> **Work order**: Using the data beneath this instruction, retype only the lines from the one that contains "equality and inequality tests: 3" down to the one that contains "two-way mux 2 bit: 4", both included, exactly as they appear.

> **Collected data entries**:
- - - - -
**config.mk**
```make
export PLATFORM = sky130hd
export DESIGN_NAME = if_fetch_queue
export DESIGN_NICKNAME = d
export VERILOG_FILES = /design/src/rtl/if_fetch_queue.sv
export SDC_FILE = /design/constraint.sdc
export NUM_CORES = 1
export LEC_CHECK = 0
export ABC_AREA = 1
export CAP_MARGIN = 20
export CELL_PAD_IN_SITES_DETAIL_PLACEMENT = 1
export CELL_PAD_IN_SITES_GLOBAL_PLACEMENT = 2
export CORE_UTILIZATION = 32
export DETAILED_ROUTE_END_ITERATION = 16
export PLACE_DENSITY = 0.73
export SETUP_SLACK_MARGIN = 0.2
export SYNTH_ARGS = -nofsm -noshare
export SYNTH_HDL_FRONTEND = slang
export SYNTH_SLANG_ARGS = --single-unit
export TNS_END_PERCENT = 1
```
**constraint.sdc**
```tcl
create_clock -name p_clk -period 5.9 [get_ports p_clk]
set_input_delay 1.18 -clock p_clk [delete_from_list [all_inputs] [get_ports p_clk]]
set_output_delay 1.18 -clock p_clk [all_outputs]
set_load 0.005 [all_outputs]
```
**src/rtl/if_fetch_queue.sv**
```systemverilog
// Instruction-fetch stage with an in-order {PC, instruction} prefetch queue and a redirect port.
// Optional statistics counters (p_fetch_cnt, p_wait_cnt) are built when IF_FETCH_STATS_EN is defined.
module if_fetch_queue #(
    parameter int                WIDTH    = 64,
    parameter int                INST_W   = 32,
    parameter int                DEPTH    = 4,
    parameter logic [WIDTH-1:0]  RESET_PC = '0
) (
    input  logic                 p_clk,
    input  logic                 p_reset,
    input  logic [INST_W-1:0]    p_INST_MemDataIn,
    input  logic                 p_INST_MemWait,
    output logic [WIDTH-1:0]     p_IF_INST_MemAddress,
    output logic                 p_IF_INST_MemRead,
    input  logic                 p_redirect_valid,
    input  logic [WIDTH-1:0]     p_redirect_pc,
    input  logic                 p_ID_stall,
    output logic                 p_IF_valid,
    output logic [INST_W-1:0]    p_IF_Instruction,
    output logic [WIDTH-1:0]     p_PC_Counter
`ifdef IF_FETCH_STATS_EN
    ,
    output logic [31:0]          p_fetch_cnt,
    output logic [31:0]          p_wait_cnt
`endif
);

    localparam int PTR_W = $clog2(DEPTH);
    localparam int CNT_W = PTR_W + 1;
    localparam logic [CNT_W-1:0] FULL = CNT_W'(DEPTH);

    logic [WIDTH-1:0]  fetch_pc_q, fetch_pc_d;
    logic [PTR_W-1:0]  head_q, head_d, tail_q, tail_d;
    logic [CNT_W-1:0]  count_q, count_d;
    logic [WIDTH-1:0]  pc_mem_q   [DEPTH];
    logic [INST_W-1:0] inst_mem_q [DEPTH];
    logic              push, pop, not_empty;
    logic              unused_rpc_bits;

    assign unused_rpc_bits = ^p_redirect_pc[1:0];

    assign not_empty            = (count_q != '0);
    assign p_IF_INST_MemRead    = ~p_reset & (count_q != FULL) & ~p_redirect_valid;
    assign p_IF_INST_MemAddress = fetch_pc_q;
    assign push                 = p_IF_INST_MemRead & ~p_INST_MemWait;
    // A redirect discards any pop that would otherwise happen this cycle.
    assign pop                  = not_empty & ~p_ID_stall & ~p_redirect_valid;

    assign p_IF_valid       = not_empty;
    assign p_IF_Instruction = not_empty ? inst_mem_q[head_q] : '0;
    assign p_PC_Counter     = not_empty ? pc_mem_q[head_q]   : '0;

    always_comb begin
        fetch_pc_d = fetch_pc_q;
        head_d     = head_q;
        tail_d     = tail_q;
        count_d    = count_q;
        if (p_redirect_valid) begin
            fetch_pc_d = {p_redirect_pc[WIDTH-1:2], 2'b00};
            head_d     = '0;
            tail_d     = '0;
            count_d    = '0;
        end else begin
            if (push) begin
                fetch_pc_d = fetch_pc_q + WIDTH'(4);
                tail_d     = tail_q + PTR_W'(1);
            end
            if (pop) begin
                head_d = head_q + PTR_W'(1);
            end
            case ({push, pop})
                2'b10:   count_d = count_q + CNT_W'(1);
                2'b01:   count_d = count_q - CNT_W'(1);
                default: count_d = count_q;
            endcase
        end
    end

    always_ff @(posedge p_clk or posedge p_reset) begin
        if (p_reset) begin
            fetch_pc_q <= RESET_PC;
            head_q     <= '0;
            tail_q     <= '0;
            count_q    <= '0;
        end else begin
            fetch_pc_q <= fetch_pc_d;
            head_q     <= head_d;
            tail_q     <= tail_d;
            count_q    <= count_d;
        end
    end

    // Storage needs no reset: entries are only visible while count is nonzero.
    always_ff @(posedge p_clk) begin
        if (push) begin
            pc_mem_q[tail_q]   <= fetch_pc_q;
            inst_mem_q[tail_q] <= p_INST_MemDataIn;
        end
    end

`ifdef IF_FETCH_STATS_EN
    logic [31:0] fetch_cnt_q, wait_cnt_q;

    always_ff @(posedge p_clk or posedge p_reset) begin
        if (p_reset) begin
            fetch_cnt_q <= '0;
            wait_cnt_q  <= '0;
        end else begin
            if (push && (fetch_cnt_q != 32'hFFFF_FFFF)) begin
                fetch_cnt_q <= fetch_cnt_q + 32'd1;
            end
            if (p_IF_INST_MemRead && p_INST_MemWait && (wait_cnt_q != 32'hFFFF_FFFF)) begin
                wait_cnt_q <= wait_cnt_q + 32'd1;
            end
        end
    end

    assign p_fetch_cnt = fetch_cnt_q;
    assign p_wait_cnt  = wait_cnt_q;
`endif

endmodule

```
[Yosys cells after proc, flatten, opt, wreduce, memory -nomap -nowiden]
Memories as Yosys holds them, arrays and structs flattened.
Cells that the tools add are included.
Operators by class
  add/subtract/negate cells: 5
  multiply operators: 0
  divide/modulo/power cells: 0
  $lt $le $gt $ge: 0
  equality and inequality tests: 3
  shift-type cells: 0
  muxes and demuxes: 12
  bitwise operators: 9
  reduce and logical (&&, ||, !) cells: 4
Operator list (count)
  two-way mux 64 bit: 3
  adder 64 x 3 -> 64 bit (second input constant): 1
  two-way mux 32 bit: 1
  two-way mux 2 bit: 4
  case mux 3 bit (2 select lines): 1
  nonzero test 3 bit: 2
  AND 1 bit: 5
  adder 2 x 1 -> 2 bit (second input constant): 2
  inverter 1 bit: 4
  nonzero test 2 bit: 2
  adder 3 x 1 -> 3 bit (second input constant): 1
  two-way mux 3 bit: 1
  != test 3 bit (second input constant): 1
  subtractor 3 x 1 -> 3 bit (second input constant): 1
  == test 2 x 1 -> 1 bit (second input constant): 1
  == test 2 bit (second input constant): 1
  two-way mux 1 bit: 2
Word-level totals
  register bits: 71
  latch bits: 0
  bits in writable memories: 384
  bits in read-only memories: 0
  bits of input ports: 101
  output and inout bits: 162
  logic and storage cells: 39
  memories: 2
Memory list
  pc_mem_q: words 4, bits a word 64, read ports 1, clocked after memory_dff 0, wr ports 1, RTL line 35  | logic [WIDTH-1:0] pc_mem_q [DEPTH];
  inst_mem_q: words 4, bits a word 32, read ports 1, clocked after memory_dff 0, wr ports 1, RTL line 36  | logic [INST_W-1:0] inst_mem_q [DEPTH];

[Logic depth before layout (Yosys ltp)]
Gate-level depths: netlist of run 1.
  word-level depth: 7
  depth in mapped cells: 11
  depth with buffers taken out: 11

[Worst setup path after synthesis of run 1]
Ideal clock, no wire load.
  path type: input-to-reg
  from: input port p_reset
  to: memory inst_mem_q[0][0] (enable)
  library setup time: 0.548 ns
  arrival time: 7.290 ns
  data required time: 5.352 ns
  path slack: -1.938 ns
  stages on the path: 5
  buffers on the path: 2
  path through: inv_1 > nand4_4 > buf_2 > buf_1 > nor2_1
Between the ends
  word-level cells in the longest chain between the ends: 6
RTL lines
  from (decl): RTL line 10  | input logic p_reset,
  inverter 1 bit: RTL line 43  | assign p_IF_INST_MemRead = ~p_reset & (count_q != FULL) & ~p_redirect_valid;
  AND 1 bit (2 in series): RTL line 43
  AND 1 bit: RTL line 45  | assign push = p_IF_INST_MemRead & ~p_INST_MemWait;
  two-way mux 1 bit: RTL line 95  | if (push) begin
  two-way mux 1 bit (implied by the code): RTL line 97  | inst_mem_q[tail_q] <= p_INST_MemDataIn;
  to (decl): RTL line 36
Every way passes these cells.

[Worst setup path in the final report of run 1]
  from: register head_q[1]
  to: output port p_PC_Counter[27]
Between the ends
  word-level cells in the longest chain between the ends: 2
RTL lines
  from (decl): RTL line 33  | logic [PTR_W-1:0] head_q, head_d, tail_q, tail_d;
  from (signal assigned): RTL line 82  | head_q <= '0;
  from (signal assigned): RTL line 87  | head_q <= head_d;
  memory (4 x 64 bit)
  two-way mux 64 bit: RTL line 51  | assign p_PC_Counter = not_empty ? pc_mem_q[head_q] : '0;
  to (decl): RTL line 20  | output logic [WIDTH-1:0] p_PC_Counter
Every way passes these cells.

==> results of run 1 <==
## registers in the layout, indices dropped and copies added (netlist names)
name	cells
count_q	3
head_q	2
inst_mem_q	128
p_IF_INST_MemAddress	62
pc_mem_q	248
tail_q	2
## layout by cell type (no fill, tap or decap), types with 15 or more instances in the layout
cell type        instances
nor2_1                 508
edfxtp_1               376
nand2_1                347
clkdlybuf4s50_1        255
o21ai_0                213
a21oi_1                 98
inv_1                   71
dfrtp_1                 67
nand3_1                 52
clkbuf_16               51
xor2_1                  22
buf_4                   22
o21bai_1                16
nand4_1                 15
## kinds of logic (layout without fill, tap and decap cells)
group / count (synthesis) / after routing / synth area share (%)
flops: 445 / 445 / 65.9
xor+xnor: 31 / 31 / 1.37
buf+inv: 173 / 451 / 3.64
fa+ha+maj: 6 / 6 / 0.418
simple gates: 960 / 960 / 19.5
other cells: 1 / 6 / 0.0190
compound gates: 347 / 347 / 9.18
## routing by layer
layer / vias up / part of all wire [%] / GRT usage (%)
met5: - / 0.020 / 0
met1: 7523 / 45 / 26.8
met3: 66 / 3.8 / 3.03
met2: 257 / 50 / 35.6
li1: 7108 / - / -
met4: 2 / 1.8 / 4.84
## path summary, 6_finish.rpt
kind	cells past startpoint	slack, ps	end
min in group asynchronous	3	1330	p_IF_INST_MemAddress[5]$_DFFE_PP0N_
max in group asynchronous	3	3840	head_q[1]$_DFFE_PP0P_
worst max register to register	10	3470	p_IF_INST_MemAddress[25]$_DFFE_PP0N_
worst min-delay path	2	550	count_q[0]$_DFFE_PP0P_
worst min register to register	2	550	count_q[0]$_DFFE_PP0P_
worst max-delay path	6	1450	p_PC_Counter[27]
## layout make-up
cell class                 count  area (sq um)  share of cell area (%)
multi-input combinational   1348          6060                    24.4
antenna                        2          5.00                  0.0202
inverter                      77           297                    1.20
clock buffer                  59          1320                    5.31
tap                          782           978                    3.95
sequential                   445         13000                    52.5
clock inverter                32           293                    1.18
timing repair buffer         283          2820                    11.4
## critical path, cell delays in order, from the launching register on
cell and delay [ps]:
dfrtp_4 660, inv_4 640, buf_4 470, nor2_1 90, o21ai_0 90, a21oi_1 90, clkdlybuf4s50_1 550
## stage by stage
stage / area, sq um / setup slack (ps) / power (mW) / hold WS (ps) / std cells
after floorplan: 19800 / -390 / 5.01 / 503 / 1966
after global placement: 23200 / 1990 / 6.64 / 528 / 2935
after detailed placement: 23200 / 1980 / 6.69 / 543 / 2935
after CTS: 24800 / 1350 / 9.79 / 559 / 3026
after global routing: 24800 / 1280 / 10.1 / 579 / 3026
final: 24800 / 1450 / 9.63 / 554 / 3028
## power breakdown
part / switching (mW) / internal (mW)
Clock: 1.25 / 1.81
Sequential: 0.220 / 3.60
Combinational: 1.51 / 1.24
==> summary.md, run 1 <==
| Metric | Value |
|---|---|
| Die Area | 62,700 sq um |
| TritonRoute pass-1 iters | 4 |
| First-pass GRT wire length | 96,200 um |
| Die Span Y | 250 um |
| CP Launch Type | flip-flop |
| Drt wl/cell | 21.3 um |
| Final nets | approximately 2,300 |
| Final worst path period need | 4450 ps |
| Required time worst endpoint | 4720 ps |
| Yosys warning count | 0 |
| Worst Skew | approximately 24 ps |
| Setup_tns | 0 ps |
| Crit-path max FO | 51 |
| Max-cap violations | 0 |
| Initial antenna violation count | 2 |
| Slew HR | 32.5% |
| Starting DRT DRC Count | 750 |
| Clock Pin Slew Worst Setup and Hold Paths | 60 ps |
| CTS Sinks | 445 |
| I/O pin count | 263 |
| Final hold vios | 0 |
| FFs w/ async S/R, synth | 15.5% |
| Syn Std Cell Area | 19,800 sq um |
| Syn Area/Cell | just over 10 sq um |
| Initial Util | 32.5% |
| Synthesized flop and latch total | around 450 |
| Static Leak | 8.74 nW |
| Maximum buffer depth of the clock tree | 3 |
| Critical path launch point | head_q[1]$_DFFE_PP0P_ |
| Vias in the first global route | approximately 15,000 |
| PD cells | 388 nW/um^2 |
| CTS tree | built |
| Final ANT Viol Nets | 0 |
| Post-Syn Instances | 1,963 |
| Core area | 60,700 sq um |
| Area Overhead vs Synth | 25.5% |
| Die width | 250 um |
| Rows | 90 |
| Top post-synthesis cells by area | edfxtp_1, nor2_1, dfrtp_1, nand2_1, o21ai_0 |
| Count leader, synth | nor2_1 |
| Sequential share of the synthesized area | 65.9% |
| Pins Over Slew Limit | 0 |
| RSZ-0062 raised after global routing | no |
| Total GRT Usage | 20.5% |
| Commonest cells in the netlist | nor2_1, edfxtp_1, nand2_1 |
| Largest net degree at the start of global routing | 190 |
| CP arrival | around 3300 ps |
| Hold wc startpoint | count_q[0]$_DFFE_PP0P_ |
| Fillers | 6,687 |
| Area leader, netlist | edfxtp_1 |
| # setup viols final | 0 |
| Netlist cell types | 33 |
| Hpwl dp | 41,700 um |
| Worst-Skew Late Latency | just under 600 ps |
| Drt total wl | 64,600 um |
| Cts hold-fix bufs | 0 |
| Number of setup buffers added after CTS | 0 |
| Post-layout util | 40.9% |
| CTS buffer count | 49 |
| Total grt overflow | 0 |
| Routed via count | 15,000 |
| Worst-Margin Slew | roughly 1000 ps |
| Hold WC Path Type | flip-flop to flip-flop |
| Synth top area share | a little under three fifths |
| Status | finished, final reports clean |
| Final period util | 75.4% |
| CTS root buf | clkbuf_16 |
| Share of cells above drive strength 1 | 6.37% |
| DRC viols | 0 |
| Reg-to-Reg Start | count_q[1]$_DFFE_PP0P_ |
| PostCTS Resize Cnt | 0 |
| EDFF count, synth | 376 |
| Via density per instance | 4.94 |
| H-tree level count | 2 |
| Achievable frequency | 0.225 GHz |
| CP Class | flip-flop to output pin |
| Buffers on Ports | between 200 and 300 |
| VDD IR max | 0.254 mV |
| Worst Setup End Kind | output pin |
| RePlAce Congestion | 0.820 |
| Synth Flop Type | edfxtp_1 |
No activity file was read; power rests on OpenSTA's default activity.
==> inputs of run 2 (changes only) <==
--- a/config.mk
+++ b/config.mk
@@ -9,9 +9,9 @@
 export CAP_MARGIN = 20
 export CELL_PAD_IN_SITES_DETAIL_PLACEMENT = 1
 export CELL_PAD_IN_SITES_GLOBAL_PLACEMENT = 2
-export CORE_UTILIZATION = 32
+export CORE_UTILIZATION = 35
 export DETAILED_ROUTE_END_ITERATION = 16
-export PLACE_DENSITY = 0.73
+export PLACE_DENSITY = 0.76
 export SETUP_SLACK_MARGIN = 0.2
 export SYNTH_ARGS = -nofsm -noshare
 export SYNTH_HDL_FRONTEND = slang
==> constraint.sdc (replaced) <==
create_clock -name p_clk -period 4.2 [get_ports p_clk]
set_input_delay 0.84 -clock p_clk [delete_from_list [all_inputs] [get_ports p_clk]]
set_output_delay 0.84 -clock p_clk [all_outputs]
set_load 0.005 [all_outputs]
==> run 2 against run 1 <==
Combinational power rose by 42%. Non-clock buffer count increased by 3. Core utilization up 3.8 points. Setup slack worse by 950 ps. Sequential power is 40% higher.
==> summary.md, run 2 (same netlist as run 1, synthesis figures left out) <==
| Metric | Value |
|---|---|
| Final worst path period need | 3700 ps |
| PD cells | between 500 and 600 nW/um^2 |
| Global routing met3 resource utilization | 3.53% |
| Cts hold-fix bufs | 0 |
| Reg power frac | 40.1% |
| Worst Skew | 16.8 ps |
| RePlAce Congestion | 0.814 |
| Pins Over Slew Limit | 0 |
| TritonRoute pass-1 iters | 4 |
| Hpwl dp | about 41,000 um |
| Switch Pwr | 4.15 mW |
| Initial antenna violation count | 4 |
| Final period util | 88.2% |
| Area Overhead vs Synth | 25.2% |
| Worst Setup End Kind | output pin |
| Design Area, Final | between 20,000 and 25,000 sq um |
| Setup_tns | 0 ps |
| Required time worst endpoint | 3360 ps |
| Initial Util | 35.6% |
| Total grt overflow | 0 |
| I/O pin count | 263 |
| CTS tree | built |
| M2 GR Usage | 36.7% |
| Starting DRT DRC Count | 736 |
| Comb power frac | between 20% and 30% |
| RSZ-0062 raised after global routing | no |
| Pre-CTS WS | 879 ps |
| CTS root buf | clkbuf_16 |
| CP Launch Type | flip-flop |
| Fillers | 6,160 |
| CTS buffer count | 48 |
| Number of setup buffers added after CTS | 0 |
| Placed Cells | 2,904 |
| Tot Pwr | 13.4 mW |
| DRC viols | 0 |
| Final nets | ~2,300 |
| H-tree level count | 2 |
| Final hold vios | 0 |
| Final ANT Viol Nets | 0 |
| Drt wl/cell | 21.2 um |
| Met1 Track Usage GR | 29.2% |
| Share of cells above drive strength 1 | 6.20% |
| Static Leak | 8.71 nW |
| Hold WC Path Type | flip-flop to flip-flop |
| VDD IR max | 0.315 mV |
| Commonest non-fill, non-tap cell in the layout | nor2_1 |
| Via density per instance | around 5.0 |
| Die Area | 57,400 sq um |
| Worst-Skew Late Latency | 580 ps |
| Antenna fix cells | 0 |
| Clk network pwr share | between 30% and 40% |
| Die width | 240 um |
| Rows | 86 |
| CTS Sinks | approximately 450 |
| Pint | around 9.2 mW |
| Worst-Margin Slew | 990 ps |
| Most frequent cells in the layout | nor2_1, edfxtp_1, nand2_1, clkdlybuf4s50_1, o21ai_0 |
| Clock Pin Slew Worst Setup and Hold Paths | 60 ps |
| Slew HR | 34.0% |
| Buffers on Ports | roughly 260 |
| Maximum buffer depth of the clock tree | 3 |
| Vias in the first global route | 15,300 |
| Max-cap violations | 0 |
| Largest net degree at the start of global routing | 97 |
| Total GRT Usage | 22.0% |
| Setup slack, reg-to-reg | 1820 ps |
| Routed via count | 15,100 |
| Achievable frequency | 0.270 GHz |
| First-pass GRT wire length | 94,200 um |
| Crit-path max FO | 49 |
| Most flops, register | pc_mem_q |
| Switching share of power | between 30% and 40% |
| Setup WS post-layout | 495 ps |
| Die Span Y | about 240 um |
| Status | finished, final reports clean |
| Max FFs per register | 248 |
| Drt total wl | ~63,000 um |
| CP arrival | around 2900 ps |
| Core area | 55,400 sq um |
| Placed cell areas | 23,200 sq um |
| CP Class | flip-flop to output pin |
| Most used routing layer in global routing | met2 |
| # setup viols final | 0 |
| Non-Filler Instances | approximately 3,000 |
-- run 2: cell type report --
cell class	instances	area, sq um	share of cell area (%)
clock buffer	63	1300	5.25
clock inverter	24	199	0.805
inverter	77	299	1.21
multi-input combinational	1348	6060	24.5
sequential	445	13000	52.7
tap	748	936	3.79
timing repair buffer	286	2910	11.8
-- run 2: final timing paths --
| path | from | cells after the start | end |
|---|---|---|---|
| setup / recovery | head_q[0]$_DFFE_PP0P_ | 5 | p_PC_Counter[32] |
| hold / removal | count_q[0]$_DFFE_PP0P_ | 2 | count_q[0]$_DFFE_PP0P_ |
| setup reg to reg | p_IF_INST_MemAddress[2]$_DFFE_PP0N_ | 8 | p_IF_INST_MemAddress[40]$_DFFE_PP0N_ |
| hold reg to reg | count_q[0]$_DFFE_PP0P_ | 2 | count_q[0]$_DFFE_PP0P_ |
| max in group asynchronous | p_reset | 3 | head_q[1]$_DFFE_PP0P_ |
| min in group asynchronous | p_reset | 3 | count_q[0]$_DFFE_PP0P_ |
-- run 2: through the flow --
step / utilization [%] / hold WS, ps
3_3_place_gp: 41.9 / 527
2_1_floorplan: - / 503
3_5_place_dp: 41.9 / 546
4_1_cts: 44.6 / 560
5_1_grt: 44.6 / 592
6_report: 44.6 / 551
-- run 2: routing by layer --
metal | share of wire (%) | up-vias
li1 | - | 7109
met1 | 45 | 7561
met2 | 48 | 277
met3 | 3.9 | 96
met4 | 2.9 | 8
met5 | 0.063 | -
-- run 2: power by group through the flow --
stage / sequential [mW] / clock, mW / combinational (mW)
final: 5.36 / 4.09 / 3.91
after global routing: 5.40 / 4.32 / 4.26
after CTS: 5.37 / 4.19 / 3.98
after detailed placement: 5.46 / 0 / 3.96
after global placement: 5.45 / 0 / 3.90
after floorplan: 5.32 / 0 / 1.71
-- run 2: worst max-delay path, cell delays in order, from the launching register on --
cell and delay, ps:
dfrtp_4 530, inv_4 500, buf_4 350, o21ai_0 140, a21oi_1 150, clkdlybuf4s50_1 580
-- run 2: what timing repair did --
action / 4_1_cts / 5_1_grt
resized for setup: 0 / 1
hold endpoints to repair: 0 / 0
setup endpoints to repair: 0 / 1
- - - - -
> **Answer box**:
  equality and inequality tests: 3
  shift-type cells: 0
  muxes and demuxes: 12
  bitwise operators: 9
  reduce and logical (&&, ||, !) cells: 4
Operator list (count)
  two-way mux 64 bit: 3
  adder 64 x 3 -> 64 bit (second input constant): 1
  two-way mux 32 bit: 1
  two-way mux 2 bit: 4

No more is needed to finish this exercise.